**PROBLEM**
Each line below that contains the word "branch" must be copied.

.....

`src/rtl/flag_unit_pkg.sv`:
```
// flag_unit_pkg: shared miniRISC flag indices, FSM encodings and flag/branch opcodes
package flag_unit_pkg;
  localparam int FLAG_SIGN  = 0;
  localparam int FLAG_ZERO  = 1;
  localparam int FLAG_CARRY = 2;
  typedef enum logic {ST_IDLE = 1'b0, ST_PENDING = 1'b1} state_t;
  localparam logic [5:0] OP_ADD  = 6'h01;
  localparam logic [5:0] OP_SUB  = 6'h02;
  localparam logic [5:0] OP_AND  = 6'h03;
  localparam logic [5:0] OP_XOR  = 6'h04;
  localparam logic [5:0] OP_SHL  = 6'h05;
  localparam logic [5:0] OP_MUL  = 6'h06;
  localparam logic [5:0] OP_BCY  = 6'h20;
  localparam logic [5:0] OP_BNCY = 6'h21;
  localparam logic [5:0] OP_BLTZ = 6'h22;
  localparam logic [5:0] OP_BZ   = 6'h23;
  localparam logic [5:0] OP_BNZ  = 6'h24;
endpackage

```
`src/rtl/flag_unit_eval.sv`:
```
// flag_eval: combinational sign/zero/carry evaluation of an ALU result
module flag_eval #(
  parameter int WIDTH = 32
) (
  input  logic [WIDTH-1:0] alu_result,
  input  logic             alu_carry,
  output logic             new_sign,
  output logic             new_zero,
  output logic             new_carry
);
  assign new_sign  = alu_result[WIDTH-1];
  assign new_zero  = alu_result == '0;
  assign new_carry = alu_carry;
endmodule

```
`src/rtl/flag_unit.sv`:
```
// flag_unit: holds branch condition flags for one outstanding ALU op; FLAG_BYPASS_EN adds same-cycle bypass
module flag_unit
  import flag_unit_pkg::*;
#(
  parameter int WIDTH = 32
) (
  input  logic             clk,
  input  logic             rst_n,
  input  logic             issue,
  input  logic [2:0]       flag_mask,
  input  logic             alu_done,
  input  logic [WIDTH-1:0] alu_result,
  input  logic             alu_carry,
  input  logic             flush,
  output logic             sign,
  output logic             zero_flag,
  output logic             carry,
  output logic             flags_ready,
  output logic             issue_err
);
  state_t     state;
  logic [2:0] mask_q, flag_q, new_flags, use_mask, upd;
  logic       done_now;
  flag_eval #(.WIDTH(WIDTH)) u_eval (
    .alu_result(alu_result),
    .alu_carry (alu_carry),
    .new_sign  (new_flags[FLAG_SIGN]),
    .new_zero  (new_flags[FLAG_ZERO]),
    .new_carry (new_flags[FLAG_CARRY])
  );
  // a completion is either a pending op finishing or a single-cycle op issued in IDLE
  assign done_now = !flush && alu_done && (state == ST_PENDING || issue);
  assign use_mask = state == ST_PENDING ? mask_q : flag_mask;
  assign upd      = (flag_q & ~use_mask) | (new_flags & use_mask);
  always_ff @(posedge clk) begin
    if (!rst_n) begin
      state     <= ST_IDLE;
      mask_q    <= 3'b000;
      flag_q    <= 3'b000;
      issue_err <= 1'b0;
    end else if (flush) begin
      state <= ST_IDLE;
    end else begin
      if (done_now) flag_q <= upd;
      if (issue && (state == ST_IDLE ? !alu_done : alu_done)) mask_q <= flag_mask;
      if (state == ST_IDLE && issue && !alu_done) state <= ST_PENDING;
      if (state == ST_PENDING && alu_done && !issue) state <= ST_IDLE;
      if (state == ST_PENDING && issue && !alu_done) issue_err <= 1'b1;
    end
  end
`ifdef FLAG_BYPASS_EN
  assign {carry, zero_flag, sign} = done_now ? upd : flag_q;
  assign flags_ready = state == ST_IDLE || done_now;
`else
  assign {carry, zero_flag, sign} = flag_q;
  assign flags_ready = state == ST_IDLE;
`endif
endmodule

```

.....

**RESPONSE**
// flag_unit_pkg: shared miniRISC flag indices, FSM encodings and flag/branch opcodes
// flag_unit: holds branch condition flags for one outstanding ALU op; FLAG_BYPASS_EN adds same-cycle bypass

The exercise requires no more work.